__WHAT THIS TASK INVOLVES__: Within these entries, which lines include the string "valid"? Copy each one.

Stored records
This design comes from an exercise in tuning for small area, a short achievable clock period and few clock cycles on the open sky130 flow, not from production work. In this exercise RTL edits were held to simulation tests only and were not proved equivalent to the original. Power figures rest on the tool's default switching activity, not on a simulated workload.

==> flow/design.v <==
module weave_agen (
    input  wire         clk,
    input  wire         rst,
    input  wire         start,
    input  wire [511:0] prog,
    input  wire [15:0]  m_elems,
    output wire         busy,
    output reg          valid,
    input  wire         ready,
    output reg  [21:0]  idx,
    output reg          last
);
    reg  [6:0]  S;
    reg  [15:0] M;
    reg         flp;            
    reg  [2:0]  act;            
    reg  [11:0] nrl [0:2];      
    reg  [15:0] R   [0:3];      
    reg  [3:0]  f;              
    reg         bsy;            
    reg         run;            
    reg         ini;            
    reg         mul;            
    reg  [2:0]  mcnt;
    reg  [21:0] Q;
    reg  [6:0]  sc;             
    reg         wr;             
    reg         fin;            
    reg  [15:0] pos;            
    reg  [11:0] cnt [0:2];      
    reg  [21:0] sidx;
    reg         slast;
    reg         sfull;
    integer l;
    assign busy = bsy;
    wire [2:0] w;
    assign w[0] = act[0] && cnt[0] == 12'd1;
    assign w[1] = act[1] && cnt[1] == 12'd1;
    assign w[2] = act[2] && cnt[2] == 12'd1;
    wire [1:0] k = !w[0] ? 2'd0 : !w[1] ? 2'd1 : !w[2] ? 2'd2 : 2'd3;
    wire       known = f[k];
    wire [15:0] Rk = R[k];
    wire [15:0] psum = Rk + pos;
    wire        mbit = sc[6];
    wire        mlast = (mcnt == 3'd0);
    reg  [21:0] a, b;
    reg         cin;
    always @(*) begin
        if (mul) begin
            a = {Q[20:0], 1'b0};
            if (!mlast) begin
                b = mbit ? {6'd0, M} : 22'd0;
                cin = 1'b0;
            end else begin
                b = mbit ? 22'd0 : ~{6'd0, M};
                cin = !mbit;
            end
        end else if (wr) begin
            a = Q;
            b = {6'd0, pos};
            cin = 1'b0;
        end else begin
            a = idx;
            b = flp ? ~{6'd0, M} : {6'd0, M};
            cin = flp;
        end
    end
    wire [21:0] sum = a + b + {21'd0, cin};
    wire pos_end = (pos == M - 16'd1);
    wire gl = wr ? (S == 7'd1) && pos_end : (sc == 7'd2) && fin;
    wire gen  = run && !ini && !mul && !sfull;
    wire learn = gen && wr && !known;
    wire fire = gen && !(wr && !known);
    always @(posedge clk) begin
        if (rst) begin
            bsy <= 1'b0;
            run <= 1'b0;
            ini <= 1'b0;
            mul <= 1'b0;
        end else begin
            if (!bsy) begin
                if (start) begin
                    bsy <= 1'b1;
                    run <= 1'b1;
                    ini <= 1'b1;
                end
            end else if (valid && ready && last) begin
                bsy <= 1'b0;
            end
            if (fire && gl)
                run <= 1'b0;
            if (ini) begin
                ini <= 1'b0;
                mul <= flp;
            end
            if (mul && mlast)
                mul <= 1'b0;
        end
    end
    always @(posedge clk) begin
        if (rst) begin
            valid <= 1'b0;
            sfull <= 1'b0;
        end else if (!valid || ready) begin
            if (sfull) begin
                valid <= 1'b1;
                sfull <= 1'b0;
            end else begin
                valid <= fire;
            end
        end else if (fire) begin
            sfull <= 1'b1;
        end
    end
    always @(posedge clk) begin
        if (!valid || ready) begin
            if (sfull) begin
                idx  <= sidx;
                last <= slast;
            end else if (fire) begin
                idx  <= sum;
                last <= gl;
            end
        end else if (fire) begin
            sidx  <= sum;
            slast <= gl;
        end
    end
    always @(posedge clk) begin
        if (!run) begin
            S    <= prog[30:24];
            flp  <= prog[12];
            M    <= m_elems;
            act  <= {prog[34], prog[34] | (prog[33] & prog[32]), prog[34] | prog[33]};
            for (l = 0; l < 3; l = l + 1)
                nrl[l] <= prog[64 + 64*l +: 12];
            for (l = 0; l < 4; l = l + 1)
                R[l] <= ~prog[96 + 64*l +: 16];
            f    <= 4'd0;
            pos  <= 16'd0;
            Q    <= 22'd0;
            mcnt <= 3'd6;
            wr   <= 1'b1;
        end else if (ini) begin
            for (l = 0; l < 3; l = l + 1)
                cnt[l] <= nrl[l];
            sc   <= S;
        end else if (mul) begin
            Q    <= sum;
            mcnt <= mcnt - 3'd1;
            sc   <= {sc[5:0], 1'b0};
        end else if (learn) begin
            for (l = 0; l < 4; l = l + 1)
                if (l == k) begin
                    R[l] <= ~psum;
                    f[l] <= 1'b1;
                end
        end else if (fire) begin
            if (wr) begin
                sc   <= S;
                wr   <= (S == 7'd1);
                fin  <= pos_end;
                pos <= psum;
                for (l = 0; l < 3; l = l + 1)
                    if (l < k)
                        cnt[l] <= nrl[l];
                    else if (l == k)
                        cnt[l] <= cnt[l] - 12'd1;
            end else begin
                sc   <= sc - 7'd1;
                wr   <= (sc == 7'd2);
            end
        end
    end
endmodule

__RESPONSE BELOW__:
    output reg          valid,
            end else if (valid && ready && last) begin
            valid <= 1'b0;
        end else if (!valid || ready) begin
                valid <= 1'b1;
                valid <= fire;
        if (!valid || ready) begin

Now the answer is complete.